Advanced treatment of fluoride wastewater by chemical precipitation &amp; nano material adsorption

doi:10.19965/j.cnki.iwt.2021-0990

Abstract

Abstract:

A large amount of fluorine-containing wastewater is produced in the process of semiconductor production. The traditional double calcium addition treatment process has a limited degree of fluorine removal and could not meet the stricter sewage discharge standard. A combined process of chemical precipitation and nanomaterial adsorption for advanced treatment of fluoride wastewater was systematically studied to meet the requirement of less than 1.5 mg/L of fluorine in the effluent. The effect of fluoride removal was investigated basing on different initial pH，reagents dosage，fluoride concentration of precipitation process，and pH，coexisting ions in the adsorption process by control variable experiments. The regeneration conditions and stability performance of the adsorbent were studied by pilot scale-up experiments. The results showed that，considering fluoride of outlet and costs of reagents，at the initial pH of 8.5，a homemade aluminum salt was chosen as the precipitant with a dosage of 160 mg/L，thus，the fluoride of effluent could be treated below 3 mg/L. The above effluent was followed by filtering and adjusting pH to 3.0 before adsorption by special nanomaterial，and the fluoride of the effluent was，stably，less than 1.5 mg/L，which met the Type Ⅳ of the Environmental Quality Standard for Surface Water（GB 3838—2002）. Finally，higher than 4% NaOH solution was selected as the desorbent to regenerate the adsorbent.

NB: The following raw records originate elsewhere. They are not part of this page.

`src/rtl/decode_queued_pkg.sv`:
```
// ============================================================================
// decode_queued_pkg
//   RV32I base opcodes, the canonical NOP and the immediate-format
//   classifier shared by the queued decode stage, decode-2 and the bench.
// Revision: 1.0
// ============================================================================
`default_nettype none

package decode_queued_pkg;

  localparam logic [6:0] OPC_LUI      = 7'b0110111;
  localparam logic [6:0] OPC_AUIPC    = 7'b0010111;
  localparam logic [6:0] OPC_JAL      = 7'b1101111;
  localparam logic [6:0] OPC_JALR     = 7'b1100111;
  localparam logic [6:0] OPC_BRANCH   = 7'b1100011;
  localparam logic [6:0] OPC_LOAD     = 7'b0000011;
  localparam logic [6:0] OPC_STORE    = 7'b0100011;
  localparam logic [6:0] OPC_OP_IMM   = 7'b0010011;
  localparam logic [6:0] OPC_OP       = 7'b0110011;
  localparam logic [6:0] OPC_MISC_MEM = 7'b0001111;
  localparam logic [6:0] OPC_SYSTEM   = 7'b1110011;

  // addi x0, x0, 0 -- what the stage presents while the queue is empty
  localparam logic [31:0] INST_NOP = 32'h0000_0013;

  typedef enum logic [2:0] {
    FMT_R,
    FMT_I,
    FMT_S,
    FMT_B,
    FMT_U,
    FMT_J,
    FMT_BAD
  } imm_fmt_e;

  // Map a 7-bit opcode to its immediate format; anything outside RV32I is FMT_BAD
  function automatic imm_fmt_e opcode_fmt(input logic [6:0] opc);
    imm_fmt_e fmt;
    case (opc)
      OPC_OP:                                           fmt = FMT_R;
      OPC_LOAD, OPC_OP_IMM, OPC_JALR,
      OPC_MISC_MEM, OPC_SYSTEM:                         fmt = FMT_I;
      OPC_STORE:                                        fmt = FMT_S;
      OPC_BRANCH:                                       fmt = FMT_B;
      OPC_LUI, OPC_AUIPC:                               fmt = FMT_U;
      OPC_JAL:                                          fmt = FMT_J;
      default:                                          fmt = FMT_BAD;
    endcase
    return fmt;
  endfunction

endpackage

`default_nettype wire

```
`src/rtl/decode_queued_inst_fifo.sv`:
```
// ============================================================================
// inst_fifo
//   DEPTH-entry FIFO for {pc, instruction} pairs. Pointers carry one extra
//   wrap bit so full and empty are told apart without a separate counter.
//   Storage is left unreset; only the pointers are cleared.
// Revision: 1.0
// ============================================================================
`default_nettype none

module inst_fifo #(
  parameter int DEPTH = 4,
  parameter int WIDTH = 64
) (
  input  logic                     clk,
  input  logic                     rst,
  input  logic                     flush_i,
  input  logic                     push_i,
  input  logic                     pop_i,
  input  logic [WIDTH-1:0]         wdata_i,
  output logic [WIDTH-1:0]         rdata_o,
  output logic                     full_o,
  output logic                     empty_o,
  output logic [$clog2(DEPTH):0]   count_o
);

  localparam int AW = $clog2(DEPTH);
  localparam logic [AW:0] PTR_ONE = {{AW{1'b0}}, 1'b1};

  logic [AW:0]      wr_ptr_q, wr_ptr_d;
  logic [AW:0]      rd_ptr_q, rd_ptr_d;
  logic [WIDTH-1:0] mem_q [DEPTH];

  // Next pointer values: flush wins, otherwise advance on push/pop
  always_comb begin
    wr_ptr_d = wr_ptr_q;
    rd_ptr_d = rd_ptr_q;
    if (flush_i) begin
      wr_ptr_d = '0;
      rd_ptr_d = '0;
    end else begin
      if (push_i) wr_ptr_d = wr_ptr_q + PTR_ONE;
      if (pop_i)  rd_ptr_d = rd_ptr_q + PTR_ONE;
    end
  end

  // Pointer registers, cleared asynchronously
  always_ff @(posedge clk or posedge rst) begin
    if (rst) begin
      wr_ptr_q <= '0;
      rd_ptr_q <= '0;
    end else begin
      wr_ptr_q <= wr_ptr_d;
      rd_ptr_q <= rd_ptr_d;
    end
  end

  // Entry storage; written only on an accepted push
  always_ff @(posedge clk) begin
    if (push_i) mem_q[wr_ptr_q[AW-1:0]] <= wdata_i;
  end

  assign rdata_o = mem_q[rd_ptr_q[AW-1:0]];
  assign empty_o = (wr_ptr_q == rd_ptr_q);
  assign full_o  = (wr_ptr_q[AW] != rd_ptr_q[AW]) &&
                   (wr_ptr_q[AW-1:0] == rd_ptr_q[AW-1:0]);
  assign count_o = wr_ptr_q - rd_ptr_q;

endmodule

`default_nettype wire

```
`src/rtl/decode_queued.sv`:
```
// ============================================================================
// decode_queued
//   Queued RV32I decode stage between fetch and decode-2. Buffers fetched
//   instructions, presents the head entry as decoded fields and flags
//   non-RV32I opcodes. An empty queue presents PC 0 and a NOP.
// Revision: 1.0
// ============================================================================
`default_nettype none

module decode_queued
  import decode_queued_pkg::*;
#(
  parameter int DEPTH        = 4,
  parameter int XLEN         = 32,
  parameter int IMM_SIGN_EXT = 1
) (
  input  logic                     CLK,
  input  logic                     RST,
  input  logic                     FLUSH,
  input  logic                     STALL,
  input  logic                     INST_VALID,
  output logic                     INST_READY,
  input  logic [XLEN-1:0]          INST_PC,
  input  logic [31:0]              INST_DATA,
  output logic                     DECODE_VALID,
  output logic [XLEN-1:0]          DECODE_PC,
  output logic [6:0]               DECODE_OPCODE,
  output logic [4:0]               DECODE_RD,
  output logic [4:0]               DECODE_RS1,
  output logic [4:0]               DECODE_RS2,
  output logic [2:0]               DECODE_FUNCT3,
  output logic [6:0]               DECODE_FUNCT7,
  output logic [XLEN-1:0]          DECODE_IMM,
  output logic                     DECODE_ILLEGAL,
  output logic [$clog2(DEPTH):0]   QUEUE_LEVEL
);

  localparam int WIDTH = XLEN + 32;

  logic             w_push;
  logic             w_pop;
  logic             w_full;
  logic             w_empty;
  logic [WIDTH-1:0] w_head;
  logic [31:0]      w_inst;
  imm_fmt_e         w_fmt;
  logic [31:0]      w_imm_z;
  logic [31:0]      w_imm_s;

  // Ready comes straight from the registered full flag, never from STALL
  assign INST_READY   = ~w_full;
  assign DECODE_VALID = ~w_empty;
  assign w_push       = INST_VALID & ~w_full & ~FLUSH;
  assign w_pop        = ~w_empty & ~STALL & ~FLUSH;

  inst_fifo #(
    .DEPTH (DEPTH),
    .WIDTH (WIDTH)
  ) u_fifo (
    .clk     (CLK),
    .rst     (RST),
    .flush_i (FLUSH),
    .push_i  (w_push),
    .pop_i   (w_pop),
    .wdata_i ({INST_PC, INST_DATA}),
    .rdata_o (w_head),
    .full_o  (w_full),
    .empty_o (w_empty),
    .count_o (QUEUE_LEVEL)
  );

  // Substitute PC 0 / NOP for the stale storage word while empty
  always_comb begin
    w_inst    = INST_NOP;
    DECODE_PC = '0;
    if (!w_empty) begin
      w_inst    = w_head[31:0];
      DECODE_PC = w_head[WIDTH-1:32];
    end
  end

  assign DECODE_OPCODE = w_inst[6:0];
  assign DECODE_RD     = w_inst[11:7];
  assign DECODE_RS1    = w_inst[19:15];
  assign DECODE_RS2    = w_inst[24:20];
  assign DECODE_FUNCT3 = w_inst[14:12];
  assign DECODE_FUNCT7 = w_inst[31:25];

  // Assemble the immediate field both zero- and sign-extended to 32 bits
  always_comb begin
    w_fmt   = opcode_fmt(w_inst[6:0]);
    w_imm_z = '0;
    w_imm_s = '0;
    case (w_fmt)
      FMT_I: begin
        w_imm_z = {20'b0, w_inst[31:20]};
        w_imm_s = {{20{w_inst[31]}}, w_inst[31:20]};
      end
      FMT_S: begin
        w_imm_z = {20'b0, w_inst[31:25], w_inst[11:7]};
        w_imm_s = {{20{w_inst[31]}}, w_inst[31:25], w_inst[11:7]};
      end
      FMT_B: begin
        w_imm_z = {19'b0, w_inst[31], w_inst[7], w_inst[30:25], w_inst[11:8], 1'b0};
        w_imm_s = {{19{w_inst[31]}}, w_inst[31], w_inst[7], w_inst[30:25],
                   w_inst[11:8], 1'b0};
      end
      FMT_U: begin
        w_imm_z = {w_inst[31:12], 12'b0};
        w_imm_s = {w_inst[31:12], 12'b0};
      end
      FMT_J: begin
        w_imm_z = {11'b0, w_inst[31], w_inst[19:12], w_inst[20], w_inst[30:21], 1'b0};
        w_imm_s = {{11{w_inst[31]}}, w_inst[31], w_inst[19:12], w_inst[20],
                   w_inst[30:21], 1'b0};
      end
      default: begin
        w_imm_z = '0;
        w_imm_s = '0;
      end
    endcase
  end

  // Pick the extension mode; unknown opcodes give 0 (sign) or all ones (legacy)
  always_comb begin
    DECODE_ILLEGAL = (w_fmt == FMT_BAD) || (w_inst[1:0] != 2'b11);
    if (IMM_SIGN_EXT != 0) begin
      DECODE_IMM = (w_fmt == FMT_BAD) ? '0 : XLEN'($signed(w_imm_s));
    end else begin
      DECODE_IMM = (w_fmt == FMT_BAD) ? '1 : XLEN'(w_imm_z);
    end
  end

endmodule

`default_nettype wire
```
`config.mk`:
```
export PLATFORM = sky130hd
export DESIGN_NAME = decode_queued
export DESIGN_NICKNAME = d
export VERILOG_FILES = /design/src/rtl/decode_queued_pkg.sv /design/src/rtl/decode_queued_inst_fifo.sv /design/src/rtl/decode_queued.sv
export SDC_FILE = /design/constraint.sdc
export NUM_CORES = 1
export LEC_CHECK = 0
export BUFFER_PORTS_ARGS = -buffer_cell sky130_fd_sc_hd__buf_2
export CORE_MARGIN = 2
export CORE_UTILIZATION = 61
export DETAILED_ROUTE_END_ITERATION = 16
export GPL_TIMING_DRIVEN = 0
export PLACE_DENSITY = 0.85
export SYNTH_ARGS = -nofsm -noshare
export SYNTH_HDL_FRONTEND = slang
export SYNTH_SLANG_ARGS = --single-unit
```
`constraint.sdc`:
```
create_clock -name CLK -period 7.9 [get_ports CLK]
set_input_delay 1.975 -clock CLK [delete_from_list [all_inputs] [get_ports CLK]]
set_output_delay 1.975 -clock CLK [all_outputs]
set_load 0.02 [all_outputs]
```
# After elaboration in Yosys (flattened, before gate mapping)
# Memories as Yosys holds them, arrays and structs flattened.
# Index checks and enable logic that the tools add are counted.
# op_classes
addsub	3
eq_ne	21
mux	11
bitwise	8
reduce_logical	6
# op_table
cell	n
$pmux 32 s5	1
$mux 32	3
$eq 7x7->1 const B	4
$eq 7x6->1 const B	3
$pmux 3 s6	1
$eq 7x5->1 const B	2
$mux 3	4
$eq 3x3->1 const B	3
$eq 7x2->1 const B	1
$eq 7x4->1 const B	1
$add 3x1->3 const B	2
$eq 3x2->1 const B	2
$reduce_or 5->1	1
$and 1x1->1	4
$not 1->1	4
$reduce_bool 2->1	2
$eq 3x1->1 const B	1
$eq 3x3->1	1
$sub 3x3->3	1
$eq 2x2->1	1
$mux 1	2
$ne 2x2->1 const B	1
$reduce_or 2->1	1
$logic_and 1x1->1	1
2 further kinds	2
# word_totals
ff_bits	6
ramBits	256
inputBits	69
out_inout_bits	102
elab_cells	52
memories	1
# memory_table
name	words	width	rd	rd_clocked_by_memory_dff	write_ports	line	rtl
u_fifo.mem_q	4	64	1	0	1	decode_queued_inst_fifo.sv:31	logic [WIDTH-1:0] mem_q [DEPTH];

# Depth between registers and ports, before layout
# Gate-level depths: netlist of run 1.
# depth
word_depth	8
depth_mapped	17
mapped_depth_nobuf	12

# Cells and area by module
# From an unflattened synthesis of run 1, not the netlist that was laid out.
# unflattened
cells_unflattened	568
area_unflattened_um2	10892.9
# by_module_without_submodules
module	instances	cells_each	area_per_inst_um2	seq_area_each_um2
inst_fifo	1	378	9690.5	7837.5
decode_queued	1	190	1202.4	0.0

# Worst setup path before layout of run 1
# Ideal clock, no wire load.
# synth_path
kind	reg2out
from	register u_fifo.rd_ptr_q[1]
to	output DECODE_IMM[20]
arrival_time_ns	3.762
setup_slack_ns	2.163
path_stages_with_launch	17
path_cell_list	dfrtp_1 buf_2 buf_1 buf_1 inv_1 ha_1 nand2_1 o21ai_0 nor3_1 o21a_1 clkbuf_1 inv_1 ha_1 o31a_1 o221ai_4 nand3_2 o21ai_0
# synth_between
elab_chain_cells	8
elab_cells_between_ends	25
cone_classes	eq/ne (18); mux (4); reduce/logical (2); memory (1)
# synth_lines
item	line	rtl
start: declaration	decode_queued_inst_fifo.sv:30	logic [AW:0] rd_ptr_q, rd_ptr_d;
start signal: assignment	decode_queued_inst_fifo.sv:53	rd_ptr_q <= rd_ptr_d;
$mem_v2 4x64 / $eq 3x3->1 (equally long branches)	--	
$mux 32 *	decode_queued.sv:76	if (!w_empty) begin
$eq 7x2->1, or another cell as far along	decode_queued_pkg.sv:39	case (opc)
$reduce_or 5->1 / $reduce_or 2->1 (equally long branches)	decode_queued_pkg.sv:39	
$pmux 3 s6	decode_queued_pkg.sv:39	
$eq 3x3->1, or another cell as far along	--	
$pmux 32 s5	decode_queued.sv:94	case (w_fmt)
$mux 32 *	decode_queued.sv:128	DECODE_IMM = (w_fmt == FMT_BAD) ? '0 : XLEN'($signed(w_imm_s));
end: declaration	decode_queued.sv:33	output logic [XLEN-1:0] DECODE_IMM,
# Every way passes the cells marked *; elsewhere a longest branch is shown, timed or not.

# Worst setup path after layout of run 1
# layout_path
from	register u_fifo.rd_ptr_q[1]
to	output DECODE_IMM[9]
# Same word-level chain as after synthesis.

==> flow_summary.json, run 1 <==
{
  "pin_count": 171,
  "layout-drive-gt1-share": 0.4056,
  "hpwl_mm": 15.01,
  "via_count": 6004,
  "worstPathCellList": "buf_2, buf_1, inv_1, ha_1, nand2_1, o21ai_0, nor3_1, o21a_1, clkbuf_1, inv_1, ha_1, o31a_1, o221ai_4, o21ai_1, nor2_1, buf_2",
  "place_ws_ns": 0.8816,
  "path_delay_family": "buffers and inverters",
  "fin_setup_tns_ns": 0,
  "period_needed_ns": 7.220,
  "hold_path.class": "register to register",
  "cp_data_required_time_ns": 5.93,
  "chipWidth_um": 136.5,
  "cts_tree": "done",
  "fin_crit_sh": 0.9139,
  "cts.sinks": 262,
  "power_per_cell_area_nw_per_um2": 302.6,
  "finalHoldViolations": 0,
  "route.met3.wl_mm": 1.763,
  "finClkSkew_ns": 0.005738,
  "fin_nets": 843,
  "cts_max_level": 1,
  "yosysSeqAreaShare": 0.7313,
  "port_buffers": 170,
  "cts_setup_buffers": 0,
  "synthFlopType": "edfxtp_1",
  "slew_viol_final": 0,
  "ir_drop_v": 0.0002120,
  "crit_type": "register to primary output",
  "final.setup.worst_slack_ns": 0.6805,
  "grt-ovfl-total": 0,
  "ys_top_cells_by_area": "edfxtp_1 72%, mux4_2 13%, and2_1 3.2%, dfrtp_1 1.4%, o21ai_2 0.98%",
  "gp_congestion": 0.8321,
  "grt_pass1_vias": 6338,
  "tightest_slew_ns": 0.6703,
  "yosysUniqueCellTypes": 43,
  "area_growth_pct": 19.61,
  "ys_async_sr_fraction": 0.02290,
  "routed.top_layer": "met5",
  "chipHeight_um": 136.5,
  "rsz0062_at_grt": "no",
  "drt_wl_total_mm": 22.52,
  "critPathLaunchType": "register",
  "num_rows": 48,
  "syn-instance-count": 564,
  "status": "completed",
  "ys.warnings.count": 0,
  "die_area_um2": 18640,
  "leakagePower_nw": 4.668,
  "viasPerCell": 5.939,
  "netlist_top_cells_count": "256 x edfxtp_1, 64 x mux4_2, 55 x and2_1",
  "synth_nets": 642,
  "initial_utilization": 0.6217,
  "grt_max_degree": 39,
  "grt_util_all_layers": 0.2430,
  "yosysMostFrequentCell": "edfxtp_1",
  "relSlewSlack": 0.5531,
  "cts_resized": 0,
  "grt_pass1_wl_mm": 33.93,
  "cpPeakStageDelay_ns": 0.55,
  "drcViolationCount": 0,
  "path_clk_slew_ns": 0.06,
  "endpoint_kind": "primary output",
  "cp_slowest_cell": "buf_1",
  "wl_met1_mm": 8.494,
  "synth_top_area_frac": 0.7173,
  "clk_latency_ns": 0.52,
  "synth_top_area_cell": "edfxtp_1",
  "drt_pass1_iterations": 7,
  "synth_edf_count": 256,
  "maxCapViolCount": 0,
  "cts_hold_buf": 0,
  "fin_cells": 1011,
  "fmax_mhz": 138.5,
  "route.met2.wl_mm": 11.80,
  "ant_nets": 0,
  "path_buf_inv": 6,
  "wl_per_cell_um": 22.27,
  "setup_violations": 0,
  "core_um2": 17240,
  "placed_cells": 963,
  "cts-root-buf": "clkbuf_16",
  "grt_antenna_before_repair": 4,
  "critPathArrivalTime_ns": 5.24,
  "syn_area_um2": 10720,
  "cts_made_buffers": 26,
  "drtIter0Drc": 450,
  "syn_area_per_cell_um2": 19.00,
  "crit_fanout": 19,
  "cts_buffer_depth": 3,
  "synth_seq_cells": 262
}
## worst min-delay path, stage by stage (launching register included)
cell     delay, ns
dfrtp_1       0.39
xor2_1        0.09
nor2_1        0.10
## stage by stage
stage	hold slack, ns	total power, mW	cell area (µm²)	utilization
floorplan	0.5234	2.329	10720	-
global placement	0.5414	2.636	11850	0.6874
detailed placement	0.5955	2.671	11950	0.6931
CTS	0.6132	3.895	12820	0.7436
global route	0.6485	4.021	12810	0.7434
finish	0.6226	3.879	12820	0.7437
## final timing paths
| path | start | endpoint | slack (ns) | cells past startpoint |
|---|---|---|---|---|
| worst max-delay path | u_fifo.rd_ptr_q[1] | DECODE_IMM[9] | 0.68 | 16 |
| worst min-delay path | u_fifo.rd_ptr_q[2] | u_fifo.rd_ptr_q[2] | 0.62 | 2 |
| worst max register to register | u_fifo.rd_ptr_q[1] | u_fifo.mem_q[1][56] | 4.16 | 9 |
| worst min register to register | u_fifo.rd_ptr_q[2] | u_fifo.rd_ptr_q[2] | 0.62 | 2 |
| max in group asynchronous | RST | u_fifo.rd_ptr_q[1] | 6.34 | 2 |
| min in group asynchronous | RST | u_fifo.wr_ptr_q[0] | 1.37 | 2 |
## layout by cell type, fill, tap and decap left out, types with 3 or more instances in the layout
cell type | synthesis | layout
a21oi_1 | 12 | 12
a22oi_1 | 5 | 5
and2_1 | 55 | 51
and2_4 | 0 | 4
buf_12 | 0 | 3
buf_2 | 9 | 179
buf_6 | 3 | 3
bufinv_16 | 0 | 4
clkbuf_1 | 11 | 11
clkbuf_16 | 0 | 27
clkinv_1 | 1 | 8
clkinv_2 | 0 | 8
dfrtp_1 | 6 | 6
edfxtp_1 | 256 | 256
ha_1 | 8 | 8
inv_1 | 21 | 21
mux4_2 | 64 | 64
nand2_1 | 21 | 21
nand3_1 | 11 | 11
nor2_1 | 27 | 27
o21ai_0 | 3 | 3
o21ai_2 | 12 | 12
or2_2 | 4 | 4
xor2_1 | 5 | 5
## flip-flops by register name, summed over array words and instances (netlist names)
signal	flops
u_fifo.rd_ptr_q	3
u_fifo.mem_q	256
u_fifo.wr_ptr_q	3
## cells by family after synthesis
group           count (synthesis)  synth area share
flops                         262            0.7313
buf+inv                        47           0.01961
compound gates                 47           0.03421
simple gates                  128           0.06340
xor+xnor                        7          0.005721
fa+ha+maj                       9           0.01121
mux                            64            0.1345
## layout make-up
cell class / instances / area, µm²
Sequential cell: 262 / 7838
Fill cell: 993 / 4418
Multi-Input combinational cell: 255 / 2679
Timing Repair Buffer: 174 / 938.4
Clock buffer: 27 / 675.6
Tap cell: 225 / 281.5
Clock inverter: 20 / 195.2
Buffer: 24 / 123.9
Inverter: 22 / 82.58
Antenna cell: 2 / 5.005
## metal layers
layer	vias up	GRT usage
met4	4	0.06771
met3	50	0.05519
li1	2641	-
met2	264	0.4256
met5	-	0
met1	3045	0.3081
## power by group
| part | internal (mW) | leakage, nW | switching (mW) |
|---|---|---|---|
| Clock | 0.747 | 0.436 | 0.484 |
| Combinational | 0.390 | 1.83 | 0.675 |
| Sequential | 1.57 | 2.41 | 0.0137 |
Power figures use the tool's default switching activity.
==> run 2: changes to the inputs <==
--- a/config.mk
+++ b/config.mk
@@ -9,7 +9,6 @@
 export CORE_MARGIN = 2
 export CORE_UTILIZATION = 61
 export DETAILED_ROUTE_END_ITERATION = 16
-export GPL_TIMING_DRIVEN = 0
 export PLACE_DENSITY = 0.85
 export SYNTH_ARGS = -nofsm -noshare
 export SYNTH_HDL_FRONTEND = slang
==> run 2 against run 1 <==
  * Maximum frequency grew 8.9%
  * Register-to-register slack gained 0.37 ns
  * Core utilization shrank 1.2 points
  * Combinational power shrank 7%
  * Global-route usage grew 0.21 points
  * First-iteration DRC count grew 9.3%
  * Critical path depth shrank 3
  * Final area shrank 1.6%
  * Worst setup slack gained 0.59 ns
  * Clock power shrank 3%
  * Cell count shrank 2.1%
  * Critical path type unchanged
  * Clock-buffer cell count shrank 1
==> flow_summary.json, run 2 (same netlist as run 1, synthesis figures left out) <==
{
  "total_power_mw": 3.810,
  "largest_register_ffs": 256,
  "rsz0062_at_grt": "no",
  "cts_resized": 0,
  "drcViolationCount": 0,
  "crit_fanout": 68,
  "pin_count": 171,
  "core_um2": 17240,
  "relSlewSlack": 0.3191,
  "cts-root-buf": "clkbuf_16",
  "drt_pass1_iterations": 5,
  "chipHeight_um": 136.5,
  "internal_power_mw": 2.653,
  "critPathLaunchType": "register",
  "period_needed_ns": 6.628,
  "maxCapViolCount": 0,
  "wl_per_cell_um": 22.41,
  "grt_pass1_wl_mm": 34.15,
  "gp_congestion": 0.8806,
  "sw_frac_of_total": 0.3037,
  "cp_slowest_cell": "dfrtp_4",
  "cts_made_buffers": 25,
  "grt-ovfl-total": 0,
  "final_common_cell": "edfxtp_1",
  "die_area_um2": 18640,
  "ir_drop_v": 0.0002227,
  "cts_setup_buffers": 0,
  "worstPathCellList": "inv_1, ha_1, nand2_1, o21ai_0, nor3_1, o21a_1, inv_1, ha_1, o31a_1, o221ai_4, nand3_2, o21ai_2, buf_2",
  "leakagePower_nw": 4.545,
  "endpoint_kind": "primary output",
  "via_count": 5892,
  "viasPerCell": 5.952,
  "hold_depth": 2,
  "cts_buffer_depth": 3,
  "drtIter0Drc": 492,
  "power_per_cell_area_nw_per_um2": 302.0,
  "area_growth_pct": 17.70,
  "fin_crit_sh": 0.8390,
  "port_buffers": 170,
  "initial_utilization": 0.6217,
  "power_frac_seq": 0.429,
  "ant_nets": 0,
  "finClkSkew_ns": 0.01386,
  "status": "completed",
  "combPwrFrac": 0.258,
  "finalHoldViolations": 0,
  "hpwl_mm": 13.02,
  "most-common-layout-cells": "256 x edfxtp_1, 170 x buf_2, 64 x mux4_2",
  "grt_antenna_before_repair": 7,
  "crit_type": "register to primary output",
  "cp_data_required_time_ns": 5.93,
  "grt_util_all_layers": 0.2450,
  "hold_path.class": "register to register",
  "cts.sinks": 262,
  "critPathArrivalTime_ns": 4.65,
  "grt_max_degree": 69,
  "fin_nets": 818,
  "netSwitchingPower_mw": 1.157,
  "cts_hold_buf": 0,
  "num_rows": 48,
  "clk_latency_ns": 0.52,
  "cpPeakStageDelay_ns": 1.08,
  "setup_violations": 0,
  "fin_setup_tns_ns": 0,
  "layout-drive-gt1-share": 0.4050,
  "path_clk_slew_ns": 0.06,
  "tightest_slew_ns": 1.021,
  "fmax_mhz": 150.9,
  "cts_max_level": 1,
  "p_clk_frac": 0.313,
  "cts_tree": "done",
  "drt_wl_total_mm": 22.18,
  "slew_viol_final": 0,
  "grt_pass1_vias": 6228,
  "chipWidth_um": 136.5,
  "reg2reg_depth": 6
}
[run 2: changes by cell type in the layout (fill, tap and decap cells not counted), moves of 3 or more]
| cell | delta |
|---|---|
| buf_2 | -9 |
| clkbuf_1 | -10 |
| buf_4 | +4 |
| buf_6 | -3 |
| buf_12 | -3 |
| diode_2 | +5 |
[run 2: layout make-up]
| cell class | instances | area, µm² |
|---|---|---|
| sequential | 262 | 7845 |
| fill | 993 | 4623 |
| multi-input combinational | 255 | 2679 |
| timing repair buffer | 174 | 880.8 |
| clock buffer | 26 | 629.4 |
| tap | 225 | 281.5 |
| clock inverter | 19 | 197.7 |
| inverter | 22 | 82.58 |
| antenna | 7 | 17.52 |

Key words: fluoride-containing wastewater, advanced treatment, chemical precipitation, nanomaterial adsorption

摘要：

半导体生产过程中会产生大量含氟废水，传统双钙法除氟工艺对氟的去除程度有限，不能满足日益严格的废水排放标准。为满足出水低于1.5 mg/L的深度除氟要求，对化学沉淀-纳米材料吸附组合工艺深度处理半导体企业含氟废水进行了系统性研究。通过控制变量实验考察了不同初始pH、药剂量、氟浓度、上柱液pH、共存离子对除氟效果的影响，并进行中试扩大实验研究了吸附材料的再生条件以及稳定性能。结果表明，综合考虑出水氟离子浓度与药剂成本等因素，在调节反应初始pH为8.5，并投加自制铝盐为主的沉淀剂160 mg/L条件下，出水氟离子可降到3 mg/L以下。然后过滤并调节上柱液pH至3.0进行纳米材料吸附除氟，最终出水氟离子可稳定达到1.5 mg/L以下，符合《地表水环境质量标准》（GB 3838—2002）Ⅳ类标准。最后，选择质量分数高于4%的NaOH溶液作脱附剂，可实现吸附材料的再生。

关键词: 含氟废水, 深度处理, 化学沉淀, 纳米材料吸附

CLC Number:

X703.1

Yong LU, Xiangwen FENG, Lin WANG, Xiaolin ZHANG, Weiming ZHANG, Zhenhua LÜ, Ruxue JIA, Ruquan HUANG. Advanced treatment of fluoride wastewater by chemical precipitation & nano material adsorption[J]. Industrial Water Treatment, 2022, 42(7): 75-79.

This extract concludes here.